**Task**
Each line in the records that mentions the word "count" needs to be listed.
+++ Data for this exercise +++
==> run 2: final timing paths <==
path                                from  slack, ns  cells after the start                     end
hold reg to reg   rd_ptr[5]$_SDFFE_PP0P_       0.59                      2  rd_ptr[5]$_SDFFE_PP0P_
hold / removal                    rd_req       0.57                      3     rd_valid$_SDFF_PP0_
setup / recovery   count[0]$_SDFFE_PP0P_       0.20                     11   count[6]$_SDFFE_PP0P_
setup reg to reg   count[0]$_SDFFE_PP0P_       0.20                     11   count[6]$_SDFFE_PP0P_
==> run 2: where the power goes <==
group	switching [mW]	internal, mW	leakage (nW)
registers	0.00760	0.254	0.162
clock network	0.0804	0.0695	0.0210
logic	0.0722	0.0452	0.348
+++
**Output below**
setup / recovery   count[0]$_SDFFE_PP0P_       0.20                     11   count[6]$_SDFFE_PP0P_
setup reg to reg   count[0]$_SDFFE_PP0P_       0.20                     11   count[6]$_SDFFE_PP0P_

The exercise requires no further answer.